米国消費者製品安全委員会(CPSC)と国際物流・貿易実務への影響

Consumer Product Safety Commission (CPSC)

米国消費者製品安全委員会(CPSC)とは

米国消費者製品安全委員会(CPSC:U.S. Consumer Product Safety Commission)は、米国で流通する消費者製品について、製品事故、傷害、死亡リスクを防止するために設置された連邦機関です。

CPSCは、消費者製品安全法(CPSA)や子供用製品安全改善法(CPSIA)などに基づき、製品安全基準、リコール、輸入時の検査・差止め、適合証明、違反製品への執行を行います。

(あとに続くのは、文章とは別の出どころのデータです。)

$ cat src/hdl/hpcc_pkg.sv
// ============================================================================
// hpcc_pkg - shared types, constants and helpers of the high-pass cross filter
// Sizes of the window, line store and output queue, register indexes, and the
// clamping rules that turn raw register values into the working kernel and width.
// ============================================================================
package hpcc_pkg;

  localparam int MAX_KERNEL = 7;
  localparam int MAX_WIDTH  = 1024;

  localparam int NCH     = 3;                        // color channels per pixel
  localparam int CH_W    = 8;
  localparam int COL_W   = $clog2(MAX_WIDTH);
  localparam int ROW_W   = $clog2(MAX_KERNEL);
  localparam int ROW_MAX = MAX_KERNEL - 1;
  localparam int IDX_W   = $clog2(MAX_KERNEL);
  localparam int TOP_K   = (MAX_KERNEL - 1) | 1;
  localparam int MAX_P   = TOP_K / 2;
  localparam int P_W     = $clog2(MAX_P + 1);
  localparam int K_W     = $clog2(TOP_K + 1) + 1;
  localparam int KS_W    = 3;                        // kernel_size register
  localparam int LW_W    = 11;                       // line_width register
  localparam int SUM_W   = CH_W + 2;                 // four taps per arm step
  localparam int CW_MAX  = 2 * MAX_P * (MAX_P + 1);  // largest center weight
  localparam int CW_W    = $clog2(CW_MAX + 1);
  localparam int ACC_W   = CH_W + CW_W + 2;
  localparam int OUT_DEPTH = 8;                      // power of two
  localparam int PTR_W   = $clog2(OUT_DEPTH);
  localparam int CNT_W   = $clog2(OUT_DEPTH + 1);

  // APB
  localparam int ADDR_W = 4;
  localparam int DATA_W = 32;
  localparam int RIDX_W = ADDR_W - 2;
  localparam logic [RIDX_W-1:0] REG_KERNEL_SIZE = RIDX_W'(0);
  localparam logic [RIDX_W-1:0] REG_LINE_WIDTH  = RIDX_W'(1);
  localparam logic [RIDX_W-1:0] REG_COLOR_MODE  = RIDX_W'(2);

  localparam logic [KS_W-1:0] KS_RESET = KS_W'(3);
  localparam logic [LW_W-1:0] LW_RESET = LW_W'(1024);

  typedef logic [CH_W-1:0]             pix_t;
  typedef pix_t [NCH-1:0]              px3_t;
  typedef px3_t [MAX_KERNEL-1:0][MAX_KERNEL-1:0] win_t;    // [row][col]
  typedef pix_t [MAX_KERNEL-1:0][MAX_KERNEL-1:0] chwin_t;
  typedef px3_t [MAX_KERNEL-2:0]       lrow_t;             // one column of rows

  typedef struct packed {
    logic [K_W-1:0]  k;
    logic [P_W-1:0]  p;
    logic [LW_W-1:0] width;
  } cfg_t;

  typedef struct packed {
    logic vld;
    logic last;
  } wstat_t;

  typedef struct packed {
    pix_t c0;
    pix_t c1;
    pix_t c2;
    logic last;
  } out_t;

  function automatic logic [K_W-1:0] eff_k(input logic [KS_W-1:0] ks);
    logic [K_W-1:0] k;
    k = K_W'(ks);
    if (k < K_W'(3)) k = K_W'(3);
    if (!k[0]) k = k - K_W'(1);
    if (k > K_W'(TOP_K)) k = K_W'(TOP_K);
    return k;
  endfunction

  function automatic logic [LW_W-1:0] eff_w(input logic [LW_W-1:0] lw);
    logic [LW_W-1:0] w;
    w = lw;
    if (w < LW_W'(3)) w = LW_W'(3);
    if (32'(w) > MAX_WIDTH) w = LW_W'(MAX_WIDTH);
    return w;
  endfunction

endpackage

$ cat src/hdl/hpcc_lane.sv
// ============================================================================
// hpcc_lane - cross high-pass filter for one channel
// Stage one adds the four taps at each arm distance, stage two applies the
// weights, subtracts from the weighted center and clamps to 0..255.
// ============================================================================
module hpcc_lane (
  input  logic                       clk_i,
  input  hpcc_pkg::chwin_t           win_i,
  input  logic [hpcc_pkg::P_W-1:0]   p_i,
  output hpcc_pkg::pix_t             res_o
);

  logic [hpcc_pkg::MAX_P-1:0][hpcc_pkg::SUM_W-1:0] sum_d, sum_q;
  hpcc_pkg::pix_t ctr_d, ctr_q, res_q;
  hpcc_pkg::pix_t res_d;

  always_comb begin
    logic [hpcc_pkg::IDX_W-1:0] c, up, dn;
    c     = hpcc_pkg::IDX_W'(p_i);
    ctr_d = win_i[c][c];
    for (int d = 1; d <= hpcc_pkg::MAX_P; d++) begin
      up         = hpcc_pkg::IDX_W'(32'(p_i) + 32'(d));
      dn         = hpcc_pkg::IDX_W'(32'(p_i) - 32'(d));
      sum_d[d-1] = '0;
      if (32'(d) <= 32'(p_i)) begin
        sum_d[d-1] = hpcc_pkg::SUM_W'(win_i[up][c]) + hpcc_pkg::SUM_W'(win_i[dn][c]) +
                     hpcc_pkg::SUM_W'(win_i[c][up]) + hpcc_pkg::SUM_W'(win_i[c][dn]);
      end
    end
  end

  always_comb begin
    logic [hpcc_pkg::CW_W-1:0]  cw;
    logic [hpcc_pkg::ACC_W-1:0] pos, neg, diff;
    cw  = hpcc_pkg::CW_W'(32'd2 * 32'(p_i) * (32'(p_i) + 32'd1));
    pos = hpcc_pkg::ACC_W'(ctr_q) * hpcc_pkg::ACC_W'(cw);
    neg = '0;
    for (int d = 1; d <= hpcc_pkg::MAX_P; d++) begin
      if (32'(d) <= 32'(p_i)) begin
        neg = neg + hpcc_pkg::ACC_W'(sum_q[d-1]) *
                    hpcc_pkg::ACC_W'(32'(p_i) - 32'(d) + 32'd1);
      end
    end
    diff = pos - neg;
    if (neg > pos) begin
      res_d = '0;
    end else if (diff > hpcc_pkg::ACC_W'(255)) begin
      res_d = hpcc_pkg::pix_t'(255);
    end else begin
      res_d = diff[hpcc_pkg::CH_W-1:0];
    end
  end

  always_ff @(posedge clk_i) begin
    sum_q <= sum_d;
    ctr_q <= ctr_d;
    res_q <= res_d;
  end

  assign res_o = res_q;

endmodule

$ cat config.mk
export PLATFORM = sky130hd
export DESIGN_NAME = hpcc_lane
export DESIGN_NICKNAME = d
export VERILOG_FILES = /design/src/hdl/hpcc_pkg.sv /design/src/hdl/hpcc_lane.sv
export SDC_FILE = /design/constraint.sdc
export NUM_CORES = 1
export LEC_CHECK = 0
export BUFFER_PORTS_ARGS = -buffer_cell sky130_fd_sc_hd__buf_2
export CAP_MARGIN = 15
export CORE_ASPECT_RATIO = 1.75
export CORE_MARGIN = 5
export CORE_UTILIZATION = 40
export CTS_BUF_LIST = sky130_fd_sc_hd__clkbuf_2
export DETAILED_ROUTE_END_ITERATION = 10
export HOLD_SLACK_MARGIN = 0.12
export PLACE_DENSITY = 0.73
export SLEW_MARGIN = 20
export SYNTH_ARGS = -nofsm -noshare
export SYNTH_HDL_FRONTEND = slang
export SYNTH_SLANG_ARGS = --single-unit
$ cat constraint.sdc
create_clock -name clk_i -period 16.3 [get_ports clk_i]
set_input_delay 1.63 -clock clk_i [delete_from_list [all_inputs] [get_ports clk_i]]
set_output_delay 1.63 -clock clk_i [all_outputs]
set_load 0.01 [all_outputs]
# Word-level counts from Yosys, hierarchy flattened
# Index checks and enable logic that the tools add are counted.
[word_totals] regBits=46 inputBits=395 output_inout_bits=8
[classes] n_addsub=21 n_mul=5 order_cmp=12 muxes=44
[op_table] operator="binary-select mux 56 bit (select 3 bit)" count=6
[op_table] operator="2-to-1 mux 32 bit" count=6
[op_table] operator="binary-select mux 8 bit (select 3 bit)" count=6
[op_table] operator="binary-select mux 56 bit (select 2 bit)" count=1
[op_table] operator="binary-select mux 8 bit (select 2 bit)" count=7
[op_table] operator="2-to-1 mux 8 bit" count=14
[op_table] operator="2-to-1 mux 56 bit" count=1
[op_table] operator="multiplier 11 x 4 -> 15 bit" count=3
[op_table] operator="2-to-1 mux 15 bit" count=3
[op_table] operator="adder 10 x 8 -> 10 bit" count=3
[op_table] operator="adder 15 bit" count=2
[op_table] operator="adder 9 x 8 -> 10 bit" count=3
[op_table] operator="adder 8 x 8 -> 9 bit" count=3
[op_table] operator="< comparator 3 x 4 -> 1 bit (second input constant)" count=6
[op_table] operator="> comparator 15 x 13 -> 1 bit" count=1
[op_table] operator="> comparator 15 x 8 -> 1 bit (second input constant)" count=1
[op_table] operator="subtractor 13 x 15 -> 15 bit" count=1
[op_table] operator="adder 3 x 2 -> 4 bit (second input constant)" count=3
[op_table] operator="multiplier 8 x 4 -> 12 bit" count=1
[op_table] operator="adder 2 x 2 -> 3 bit (second input constant)" count=2
[op_table] operator="subtractor 2 x 2 -> 3 bit (second input constant)" count=2
[op_table] operator="less-or-equal comparator 2 bit (first input constant)" count=2
[op_table] operator="< comparator 2 x 4 -> 1 bit (second input constant)" count=1
[op_table] operator="multiplier 2 x 3 -> 4 bit" count=1
[op_table] operator="3 further kinds" count=3

# Logic depth before layout (Yosys ltp)
# Gate-level depths: netlist of run 1.
[depth] ltp_word=11 ltp_mapped=56 ltp_nobuf=49

# Worst setup path after synthesis of run 1
# No wires, ideal clock.
[synth_path] path_kind="input-to-reg" startpoint="input port p_i[0] in the netlist's numbering" endpoint="register res_q[0] (netlist: res_o[0])" setup_time_ns=0.143 t_arrival_ns=13.907 t_required_ns=16.157 slack_ns=2.250 stages=51 n_path_buf=7 cell_sequence="clkbuf_1 -> clkbuf_1 -> clkinv_1 -> clkbuf_1 -> clkbuf_1 -> ha_1 -> clkbuf_1 -> clkbuf_1 -> clkbuf_1 -> xor2_1 -> nand2_1 -> fa_1 -> fa_1 -> inv_1 -> fa_1 -> ha_1 -> inv_1 -> fa_1 -> (+15 left out) -> ha_1 -> inv_1 -> fa_1 -> fa_1 -> inv_1 -> ha_1 -> xnor2_1 -> mux2i_1 -> ha_1 -> and4_1 -> a21oi_1 -> o21ai_0 -> a31oi_1 -> o21ai_1 -> xnor2_1 -> o2111ai_1 -> nor4_4 -> a211oi_1"
[synth_between] elab_chain_cells=11
[synth_rtl] element="from (decl)" line="hpcc_lane.sv:9" rtl="input logic [hpcc_pkg::P_W-1:0] p_i,"
[synth_rtl] element="subtractor 2 x 1 -> 3 bit" line="hpcc_lane.sv:41" rtl="hpcc_pkg::ACC_W'(32'(p_i) - 32'(d) + 32'd1);"
[synth_rtl] element="adder 3 x 2 -> 4 bit" line="hpcc_lane.sv:41"
[synth_rtl] element="multiplier 11 x 4 -> 15 bit" line="hpcc_lane.sv:40" rtl="neg = neg + hpcc_pkg::ACC_W'(sum_q[d-1]) *"
[synth_rtl] element="2-to-1 mux 15 bit" line="hpcc_lane.sv:39" rtl="if (32'(d) <= 32'(p_i)) begin"
[synth_rtl] element="adder 15 bit" line="hpcc_lane.sv:40"
[synth_rtl] element="2-to-1 mux 15 bit" line="hpcc_lane.sv:39"
[synth_rtl] element="adder 15 bit" line="hpcc_lane.sv:40"
[synth_rtl] element="2-to-1 mux 15 bit" line="hpcc_lane.sv:39"
[synth_rtl] element="subtractor 13 x 15 -> 15 bit" line="hpcc_lane.sv:44" rtl="diff = pos - neg;"
[synth_rtl] element="> comparator 15 x 8 -> 1 bit" line="hpcc_lane.sv:47" rtl="end else if (diff > hpcc_pkg::ACC_W'(255)) begin"
[synth_rtl] element="2-to-1 mux 8 bit" line="hpcc_lane.sv:47"
[synth_rtl] element="to (signal assigned)" line="hpcc_lane.sv:57" rtl="res_q <= res_d;"
[synth_rtl] element="to (decl)" line="hpcc_lane.sv:14" rtl="hpcc_pkg::pix_t ctr_d, ctr_q, res_q;"
# Several ways; a longest one is shown, not always the timed one.
# A chain may end at the register's enable or synchronous reset.

# Worst setup path in the final report of run 1
[layout_path] startpoint="input port p_i[0] in the netlist's numbering" endpoint="register res_q[1] (netlist: res_o[1])"
# Same word-level chain as after synthesis.

==> results.cfg, run 1 <==
[final_layout]
layout-drive-gt1-share = 0.248
area_delta_synth_final_pct = 12.3
finish.utilization = 0.454
finalNetCount = 2603

[timing]
max_freq_mhz = 69.9
finalHoldViolCount = 0
relSlewSlack = 0.358
timing.final.max_slew_violations = 0
worst_pin_slew_ps = 964
fin_crit_ps = 14300
finalSetupTns_ps = 0
clock_skew_ps = 44.5
period_share = 0.877
rsz0062_at_grt = no
setup_violations = 0

[global_routing]
grt_pass1_vias = 14585
gr-total-overflow = 0
grt_pass1_wl_um = 74000
grtUsageTotal = 0.223
grt_max_degree = 130
antenna_found_initial = 6

[clock_tree]
cts_root_buf = clkbuf_2
clock_latency_ps = 550
cts-htree-levels = 2
cts_buffers = 5
postCtsSetupBuffers = 0
clock-sinks = 46
cts_tree = done
cts_hold_buffers = 0
clk_pin_slew_worst_paths_ps = 250
post_cts_resized = 0
clock_path_buffers = 2

[worst_setup_path]
start_kind = input port
critPathRequiredTime_ps = 16700
path_class = in -> reg
reg2reg_depth = 41
worst_path_max_delay_cell = xnor2_1
slowest_delay_ps = 570
critPathMaxFanout = 53
arrival_ps = 14700
crit_top_cell = fa_1
crit_path_end_kind = flip-flop

[die]
start_util = 0.405
die_h_um = 266
die_w_um = 156
num_rows = 93
num_io_pins = 403
core_um2 = 36900
die_area_um2 = 41400

[synthesis]
synth_warnings = 0
syn_avg_cell_area_um2 = 8.69
ys.flop_type = dfxtp_1
netlist_area_um2 = 14900
ys_ff_latch = 46
yosysUniqueCellTypes = 66
synth_edf_count = 0
ys_seq_area_frac = 0.0617
synthesis.instances = 1718
syn_nets = 2396
synthArstFlopShare = 0

[placement]
io_buffers = 282
place.gp.congestion = 0.918
dp_hpwl_um = 39400

[detailed_routing]
ant_nets = 0
wl_per_cell_um = 19.3
firstDrtPassIters = 9
vias = 13694
drt-initial-drc-count = 717
vias_per_cell = 5.69
drc = 0
wl_um = 46500

[worst_hold_path]
hp-class = reg -> reg
worstHoldPathCells = 5

[status]
status = finished clean

[job]
max_cap_violations = 0
## critical path: cells and delay by family
| family | cells | cell delay, ps |
|---|---|---|
| adders and majority gates | 15 | 5720 |
| buffers and inverters | 10 | 1850 |
| xor gates and xnor gates | 4 | 990 |
| AOI/OAI and AO/OA | 9 | 2070 |
| muxes | 1 | 330 |
| and+or+nand+nor | 8 | 2080 |
## worst paths after layout
check	from	end	slack, ps
worst max register to register	sum_q[0]	res_o[1]	5050
worst min register to register	ctr_q[1]	res_o[3]	1180
worst min-delay path	ctr_q[1]	res_o[3]	1180
worst max-delay path	p_i[0]	res_o[1]	2000
## synth_stat cells, types with 3 or more instances
library cell / number / area [µm²]
a221oi_1: 34 / 298
o211ai_1: 13 / 97.6
or2_2: 6 / 37.5
nor4_1: 3 / 18.8
mux4_2: 100 / 2250
xnor2_1: 43 / 377
o21bai_1: 15 / 113
nand3_1: 7 / 35.0
a211oi_1: 20 / 150
clkbuf_1: 71 / 267
or3_1: 3 / 18.8
a21oi_1: 115 / 576
xor2_1: 15 / 131
o2111ai_1: 4 / 35.0
o21ai_0: 88 / 440
buf_1: 13 / 48.8
a31o_2: 3 / 26.3
mux2i_1: 55 / 551
o21a_1: 5 / 37.5
dfxtp_1: 46 / 921
and2_1: 50 / 313
a22oi_1: 8 / 60.1
buf_2: 12 / 60.1
ha_1: 153 / 1910
a21o_1: 22 / 165
nand2b_1: 26 / 163
nand2_1: 168 / 631
nor2b_1: 29 / 181
mux2_2: 50 / 563
fa_1: 130 / 2600
nor3_1: 31 / 155
inv_1: 218 / 818
and4_1: 4 / 35.0
nor2_1: 111 / 417
and3_1: 10 / 62.6
## per-stage QoR
step | instances | worst slack (ps) | area, µm² | hold WS (ps)
6_report | 2405 | 2000 | 16800 | 1180
5_1_grt | 2405 | 1220 | 16800 | 1230
4_1_cts | 2401 | 2100 | 16700 | 1170
3_5_place_dp | 2393 | 1470 | 16700 | 1140
3_3_place_gp | 2393 | 1740 | 16700 | 1110
2_1_floorplan | 1718 | 2250 | 14900 | 852
## logic make-up (layout without fill, tap and decap cells)
group | Yosys count | after routing | share of synthesized area
other | 0 | 4 | 0
AND/OR/NAND/NOR | 456 | 456 | 0.144
buffers and inverters | 319 | 527 | 0.0824
flip-flops | 46 | 46 | 0.0617
AO/OA/AOI/OAI | 351 | 351 | 0.150
multiplexers | 205 | 205 | 0.226
XOR/XNOR | 58 | 58 | 0.0340
adder cells (fa/ha/maj) | 283 | 283 | 0.303
## state kept, by name, summed over array words and instances (netlist names)
name   cells
sum_q     30
res_o      8
ctr_q      8
## metal layers
metal,up-vias,routed length [µm],track usage
met1,6603,15600,0.230
met4,2,3840,0.155
met3,120,2100,0.0184
met2,545,25000,0.416
met5,-,7,0
li1,6424,-,-
## layout by cell type (no fill, tap or decap), drive strengths merged, types with 4 or more instances in the layout
cell and n:
buf 298, inv 221, nand2 168, ha 153, fa 130, a21oi 115, nor2 111, mux4 100
o21ai 89, mux2i 55, and2 50, mux2 50, dfxtp 46, xnor2 43, a221oi 34, nor3 31
nor2b 29, nand2b 26, a21o 22, a211oi 20, xor2 15, o21bai 15, o211ai 13, and3 10
a22oi 8, nand3 7, or2 6, o21a 5, clkbuf 5, diode 4, o2111ai 4, and4 4
or3 4, nor4 4
## area by class of cell
class / instances / area (µm²)
antenna: 4 / 10.0
clock buffer: 5 / 25.0
clock inverter: 3 / 22.5
fill: 3516 / 20100
inverter: 221 / 830
multi-input combinational: 1353 / 12800
sequential: 46 / 921
tap: 475 / 594
timing repair buffer: 298 / 1560
Power of run 1 is left out: the tool's default activity adds up to more than one toggle a clock period on the data nets, which glitch-free logic cannot reach.
==> run 2: changes to the inputs <==
- CTS_BUF_LIST: sky130_fd_sc_hd__clkbuf_2 -> default
- CTS_CLUSTER_SIZE: default -> 24
- RECOVER_POWER: default -> 25
==> results.cfg, run 2 (synthesis results as in run 1) <==
[timing]
finalHoldViolCount = 0
timing.final.max_slew_violations = 130
worst_pin_slew_ps = 7010
worst_slack_ps = 1840
setup_violations = 0
relSlewSlack = -3.67
fin_crit_ps = 14460
hold-worst-slack_ps = 1160
finalSetupTns_ps = 0
clock_skew_ps = 8.98
max_freq_mhz = 69.2
period_share = 0.887
rsz0062_at_grt = no

[worst_setup_path]
cpLargestDelayFamily = adder cells
arrival_ps = 14620
critPathBufInv = 10
worst_path_max_delay_cell = xnor2_1
slowest_delay_ps = 580
crit_path_end_kind = flip-flop
critPathMaxFanout = 53
critPathRequiredTime_ps = 16460
start_kind = input port
path_class = in -> reg
crit_top_cell = fa_1

[die]
die_area_um2 = 41400
num_rows = 93
die_w_um = 156
num_io_pins = 403
die_h_um = 266
start_util = 0.405
core_um2 = 36900

[final_layout]
final_common_cell = buf_2
finalNetCount = 2603
final_cell_mix = buf_2 (272), inv_1 (218), nand2_1 (168)
largest_reg_flops = 30
area_delta_synth_final_pct = 12.7
final_cell_area_um2 = 16800
largest_register = sum_q
layout-drive-gt1-share = 0.243

[status]
violations = max-capacitance violations, max-slew violations
status = finished, violations left

[global_routing]
grt_pass1_wl_um = 74100
antenna_found_initial = 5
gr-total-overflow = 0
grt_max_degree = 130
grtUsageTotal = 0.223
grt_pass1_vias = 14595

[placement]
place_area_um2 = 16700
place.gp.congestion = 0.918
io_buffers = 282
dp_hpwl_um = 39400
place_ws_ps = 1470

[detailed_routing]
vias_per_cell = 5.74
firstDrtPassIters = 6
drc = 0
ant_nets = 0
wl_per_cell_um = 19.4
wl_um = 46600
drt-initial-drc-count = 727
vias = 13798

[clock_tree]
cts-htree-levels = 2
postCtsSetupBuffers = 0
clock-sinks = 46
cts_tree = done
post_cts_resized = 0
clock_path_buffers = 2
clk_pin_slew_worst_paths_ps = 70
cts_hold_buffers = 0
clock_latency_ps = 310
cts_root_buf = clkbuf_16
cts_buffers = 5

[worst_hold_path]
hp-class = reg -> reg

[job]
max_cap_violations = 1
-- run 2: cell count changes in the layout (fill, tap and decap cells not counted) --
cell       delta
buf_12        -1
diode_2       -1
buf_2         -8
clkbuf_16     +5
clkbuf_1      +9
clkbuf_2      -5
-- run 2: through the flow --
step	util	std cells
after floorplan	-	1718
after detailed placement	0.453	2393
final	0.456	2404
after global routing	0.456	2404
after CTS	0.457	2401
after global placement	0.453	2393
-- run 2: area by class of cell --
| class | count | area (µm²) |
|---|---|---|
| diodes | 3 | 7.51 |
| clock buffers | 5 | 125 |
| clock inverters | 3 | 22.5 |
| fillers | 3503 | 20100 |
| inverters | 221 | 830 |
| multi-input cells | 1353 | 12800 |
| flip-flops and latches | 46 | 921 |
| well taps | 475 | 594 |
| repair buffers | 298 | 1530 |
-- run 2: final timing paths --
| check | startpoint | endpoint | slack [ps] | depth (start not counted) |
|---|---|---|---|---|
| worst max-delay path | p_i[0] | res_o[1] | 1840 | 47 |
| worst min-delay path | ctr_q[1] | res_o[3] | 1160 | 5 |
| worst max register to register | sum_q[0] | res_o[1] | 5150 | 41 |
| worst min register to register | ctr_q[1] | res_o[3] | 1160 | 5 |
-- run 2: routing by layer --
layer	track usage	up-vias	share of wire
li1	-	6424	-
met1	0.231	6645	0.33
met2	0.416	596	0.54
met3	0.0194	131	0.048
met4	0.157	2	0.083
met5	0	-	0.00015
-- run 2: worst min-delay path, stage by stage, from the launching register on --
cell and delay, ps:
dfxtp_1 350, and2_1 140, ha_1 140, ha_1 190, xnor2_1 190, a211oi_1 90
Power of run 2 is left out for the same reason.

国際物流・貿易実務では、CPSCは米国向け輸出品の通関、証明書、試験成績、リコール対応、返品・廃棄、輸入者責任、貨物保険・PL保険との関係で重要になります。

特に、玩具、子供用製品、家具、家電、日用品、衣料品、ライター、ベビーベッド、電気製品などを米国へ輸出・販売する場合、CPSC規制への適合確認は避けて通れません。

この記事で扱う範囲

CPSCは、米国向け消費者製品の製品安全、輸入通関、証明書、試験、リコール、保険、物流対応に広く関係します。この記事では、国際物流・貿易実務で問題になりやすいCPSC規制の基本構造を整理し、個別製品ごとの安全基準や米国法上の詳細な法的判断は専門確認に委ねます。

項目 この記事で扱う内容 他の記事で詳しく扱う内容
CPSCの基本 米国市場に流通する消費者製品の安全性を監督する連邦機関として整理します。 米国輸入規制全体、FDA、EPA、FCC、NHTSAなど他機関との詳細比較は別記事で扱います。
輸入通関との関係 CBPとCPSCが連携し、輸入時にサンプリング、検査、差止め、資料要求を行う場面を扱います。 米国税関申告、Importer of Record、関税分類、FDA Prior Noticeなどは各制度記事で扱います。
CPC・GCC 子供用製品のCPCと一般消費者向け製品のGCCの違いを整理します。 証明書の具体的な記載項目、試験機関選定、製品別規則は専門確認または個別記事で扱います。
CPSIA・子供用製品 鉛、フタル酸エステル、第三者試験、トレーサビリティ表示などの注意点を扱います。 玩具、ベビー用品、子供用衣料など品目別の詳細基準は個別記事で扱います。
eFiling 輸入時に証明書データを電子的に提出する制度として、物流実務への影響を整理します。 実際のデータ要素、ACE入力、米国ブローカー側の運用は米国側実務確認で扱います。
保険・リコール対応 貨物保険、PL保険、リコール保険、返品・廃棄・再輸出費用の切り分けを扱います。 個別保険商品の担保範囲、免責、事故通知、米国PL訴訟対応は保険関連記事で扱います。

制度の目的・背景

CPSCの目的は、消費者製品による不合理な傷害リスクや死亡リスクを低減し、米国市場に流通する製品の安全性を確保することです。消費者製品は家庭、学校、店舗、屋外活動など日常生活で広く使われるため、製品事故が発生すると多数の消費者に影響する可能性があります。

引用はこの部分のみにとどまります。